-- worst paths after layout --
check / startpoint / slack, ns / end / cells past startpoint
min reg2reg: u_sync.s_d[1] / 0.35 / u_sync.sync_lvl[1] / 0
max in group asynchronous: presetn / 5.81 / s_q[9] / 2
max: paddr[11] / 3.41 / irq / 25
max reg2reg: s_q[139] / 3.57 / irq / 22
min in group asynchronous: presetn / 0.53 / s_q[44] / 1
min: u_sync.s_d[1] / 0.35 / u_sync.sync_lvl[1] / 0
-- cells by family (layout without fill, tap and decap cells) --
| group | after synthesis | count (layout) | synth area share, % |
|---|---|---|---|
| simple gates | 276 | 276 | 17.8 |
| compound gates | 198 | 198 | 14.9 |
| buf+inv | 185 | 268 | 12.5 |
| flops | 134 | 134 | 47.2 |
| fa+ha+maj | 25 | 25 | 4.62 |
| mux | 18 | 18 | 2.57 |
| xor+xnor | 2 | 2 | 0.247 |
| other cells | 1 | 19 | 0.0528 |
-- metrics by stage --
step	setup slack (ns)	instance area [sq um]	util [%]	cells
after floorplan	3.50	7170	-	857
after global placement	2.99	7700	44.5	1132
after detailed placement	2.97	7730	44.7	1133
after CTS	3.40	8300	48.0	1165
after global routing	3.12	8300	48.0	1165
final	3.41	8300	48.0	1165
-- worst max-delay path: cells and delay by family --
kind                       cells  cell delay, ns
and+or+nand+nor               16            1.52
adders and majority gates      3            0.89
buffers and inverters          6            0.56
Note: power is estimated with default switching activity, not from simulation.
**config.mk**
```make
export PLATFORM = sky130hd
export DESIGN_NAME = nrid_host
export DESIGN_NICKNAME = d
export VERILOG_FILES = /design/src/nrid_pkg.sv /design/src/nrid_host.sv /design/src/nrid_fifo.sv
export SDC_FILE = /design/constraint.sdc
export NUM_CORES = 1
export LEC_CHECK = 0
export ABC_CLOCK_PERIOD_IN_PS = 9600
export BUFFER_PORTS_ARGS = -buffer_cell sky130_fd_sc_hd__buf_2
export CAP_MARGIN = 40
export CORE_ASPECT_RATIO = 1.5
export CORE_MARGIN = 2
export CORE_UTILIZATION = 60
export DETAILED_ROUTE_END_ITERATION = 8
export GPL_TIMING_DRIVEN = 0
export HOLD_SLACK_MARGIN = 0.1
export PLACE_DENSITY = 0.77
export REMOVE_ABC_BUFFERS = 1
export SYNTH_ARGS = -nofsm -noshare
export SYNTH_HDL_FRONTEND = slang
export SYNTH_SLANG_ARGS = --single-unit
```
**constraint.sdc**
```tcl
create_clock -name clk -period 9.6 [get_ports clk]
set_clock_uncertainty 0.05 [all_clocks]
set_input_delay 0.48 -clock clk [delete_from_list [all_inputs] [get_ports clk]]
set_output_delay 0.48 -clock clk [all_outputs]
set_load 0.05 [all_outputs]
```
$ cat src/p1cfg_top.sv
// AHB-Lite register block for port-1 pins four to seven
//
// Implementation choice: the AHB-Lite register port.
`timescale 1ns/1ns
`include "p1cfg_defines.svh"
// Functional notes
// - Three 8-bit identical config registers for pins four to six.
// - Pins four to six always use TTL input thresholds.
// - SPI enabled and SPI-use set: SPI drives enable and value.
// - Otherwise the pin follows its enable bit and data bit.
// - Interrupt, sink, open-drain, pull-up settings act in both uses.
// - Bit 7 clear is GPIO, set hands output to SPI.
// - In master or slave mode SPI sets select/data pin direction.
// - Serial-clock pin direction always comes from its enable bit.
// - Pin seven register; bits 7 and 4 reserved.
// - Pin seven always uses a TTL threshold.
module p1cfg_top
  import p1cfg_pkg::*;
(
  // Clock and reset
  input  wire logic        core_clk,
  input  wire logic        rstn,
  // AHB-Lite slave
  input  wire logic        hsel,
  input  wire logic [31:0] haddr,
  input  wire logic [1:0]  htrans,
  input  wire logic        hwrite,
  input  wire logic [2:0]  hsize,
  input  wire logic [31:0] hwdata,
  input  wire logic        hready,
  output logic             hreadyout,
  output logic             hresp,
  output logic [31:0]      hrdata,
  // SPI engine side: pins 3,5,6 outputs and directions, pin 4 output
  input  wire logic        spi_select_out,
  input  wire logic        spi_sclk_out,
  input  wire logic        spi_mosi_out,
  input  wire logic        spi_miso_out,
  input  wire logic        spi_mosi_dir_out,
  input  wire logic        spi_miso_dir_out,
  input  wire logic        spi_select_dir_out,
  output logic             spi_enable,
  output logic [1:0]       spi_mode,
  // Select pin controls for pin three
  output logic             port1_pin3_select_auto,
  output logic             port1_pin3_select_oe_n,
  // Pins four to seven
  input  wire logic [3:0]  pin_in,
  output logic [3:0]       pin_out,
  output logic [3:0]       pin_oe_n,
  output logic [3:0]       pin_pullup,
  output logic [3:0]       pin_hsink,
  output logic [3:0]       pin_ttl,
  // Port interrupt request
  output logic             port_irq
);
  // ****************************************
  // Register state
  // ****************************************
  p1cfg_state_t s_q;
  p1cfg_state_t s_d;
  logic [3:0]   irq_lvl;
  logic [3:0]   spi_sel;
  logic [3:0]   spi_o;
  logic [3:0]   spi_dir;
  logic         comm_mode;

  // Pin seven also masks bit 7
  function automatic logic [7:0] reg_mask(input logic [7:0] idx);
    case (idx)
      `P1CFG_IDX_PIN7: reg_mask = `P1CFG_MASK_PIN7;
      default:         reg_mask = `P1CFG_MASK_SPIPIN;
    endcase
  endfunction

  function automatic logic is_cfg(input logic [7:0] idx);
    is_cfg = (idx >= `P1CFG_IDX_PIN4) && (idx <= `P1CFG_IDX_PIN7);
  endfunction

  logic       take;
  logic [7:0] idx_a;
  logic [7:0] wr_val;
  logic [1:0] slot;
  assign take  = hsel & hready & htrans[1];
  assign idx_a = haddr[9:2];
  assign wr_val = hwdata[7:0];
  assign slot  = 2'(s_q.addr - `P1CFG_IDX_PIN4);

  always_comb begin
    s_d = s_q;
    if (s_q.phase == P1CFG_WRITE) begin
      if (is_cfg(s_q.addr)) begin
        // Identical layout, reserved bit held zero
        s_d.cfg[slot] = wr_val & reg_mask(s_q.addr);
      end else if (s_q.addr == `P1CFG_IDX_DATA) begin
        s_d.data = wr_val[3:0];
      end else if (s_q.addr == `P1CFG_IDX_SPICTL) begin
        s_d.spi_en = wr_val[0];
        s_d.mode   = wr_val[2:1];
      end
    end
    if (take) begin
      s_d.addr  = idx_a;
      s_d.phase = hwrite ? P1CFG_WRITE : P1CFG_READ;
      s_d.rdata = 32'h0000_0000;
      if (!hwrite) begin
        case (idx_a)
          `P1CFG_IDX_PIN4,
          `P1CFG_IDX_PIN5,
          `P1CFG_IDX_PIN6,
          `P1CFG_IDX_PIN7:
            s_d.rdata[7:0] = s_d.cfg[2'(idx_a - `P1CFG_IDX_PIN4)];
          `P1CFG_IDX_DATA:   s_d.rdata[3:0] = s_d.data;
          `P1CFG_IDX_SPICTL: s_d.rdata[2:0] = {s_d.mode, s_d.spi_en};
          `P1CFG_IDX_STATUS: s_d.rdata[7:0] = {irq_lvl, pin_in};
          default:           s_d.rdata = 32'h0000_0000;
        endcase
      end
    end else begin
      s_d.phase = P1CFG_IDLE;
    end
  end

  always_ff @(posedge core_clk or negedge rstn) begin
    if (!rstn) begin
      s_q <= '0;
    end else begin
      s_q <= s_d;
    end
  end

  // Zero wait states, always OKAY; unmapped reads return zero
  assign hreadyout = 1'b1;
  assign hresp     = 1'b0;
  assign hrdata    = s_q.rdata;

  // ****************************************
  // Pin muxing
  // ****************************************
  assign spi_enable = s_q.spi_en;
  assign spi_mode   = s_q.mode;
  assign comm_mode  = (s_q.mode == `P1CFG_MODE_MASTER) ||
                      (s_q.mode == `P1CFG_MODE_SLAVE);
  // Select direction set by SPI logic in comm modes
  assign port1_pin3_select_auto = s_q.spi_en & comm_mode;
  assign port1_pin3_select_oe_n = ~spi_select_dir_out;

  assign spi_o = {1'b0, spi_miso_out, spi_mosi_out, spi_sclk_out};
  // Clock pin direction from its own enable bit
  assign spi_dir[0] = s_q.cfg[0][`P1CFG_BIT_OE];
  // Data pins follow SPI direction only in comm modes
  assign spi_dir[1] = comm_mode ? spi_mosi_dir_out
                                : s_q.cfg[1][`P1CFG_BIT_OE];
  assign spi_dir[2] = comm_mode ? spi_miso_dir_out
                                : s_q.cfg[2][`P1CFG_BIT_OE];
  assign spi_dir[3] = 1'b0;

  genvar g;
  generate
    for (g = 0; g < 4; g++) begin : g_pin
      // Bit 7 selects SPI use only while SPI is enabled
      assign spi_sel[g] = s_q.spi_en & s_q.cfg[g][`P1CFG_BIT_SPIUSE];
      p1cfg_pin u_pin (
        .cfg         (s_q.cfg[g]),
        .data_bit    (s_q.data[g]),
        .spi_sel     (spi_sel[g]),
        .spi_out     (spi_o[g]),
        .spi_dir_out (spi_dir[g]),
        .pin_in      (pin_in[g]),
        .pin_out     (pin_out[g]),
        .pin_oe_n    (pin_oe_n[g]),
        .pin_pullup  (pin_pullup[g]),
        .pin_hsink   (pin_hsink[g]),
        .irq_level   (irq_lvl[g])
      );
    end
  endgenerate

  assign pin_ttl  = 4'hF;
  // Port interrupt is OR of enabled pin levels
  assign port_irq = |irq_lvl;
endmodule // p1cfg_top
* * * * * * * * *
__THE TASK__:
Your task for the entries above: copy exactly the span starting with the line with "268 | 12.5 |" and going on through the line with "-- worst max-delay", both lines included, and nothing else.

__WRITTEN SOLUTION__:
| buf+inv | 185 | 268 | 12.5 |
| flops | 134 | 134 | 47.2 |
| fa+ha+maj | 25 | 25 | 4.62 |
| mux | 18 | 18 | 2.57 |
| xor+xnor | 2 | 2 | 0.247 |
| other cells | 1 | 19 | 0.0528 |
-- metrics by stage --
step	setup slack (ns)	instance area [sq um]	util [%]	cells
after floorplan	3.50	7170	-	857
after global placement	2.99	7700	44.5	1132
after detailed placement	2.97	7730	44.7	1133
after CTS	3.40	8300	48.0	1165
after global routing	3.12	8300	48.0	1165
final	3.41	8300	48.0	1165
-- worst max-delay path: cells and delay by family --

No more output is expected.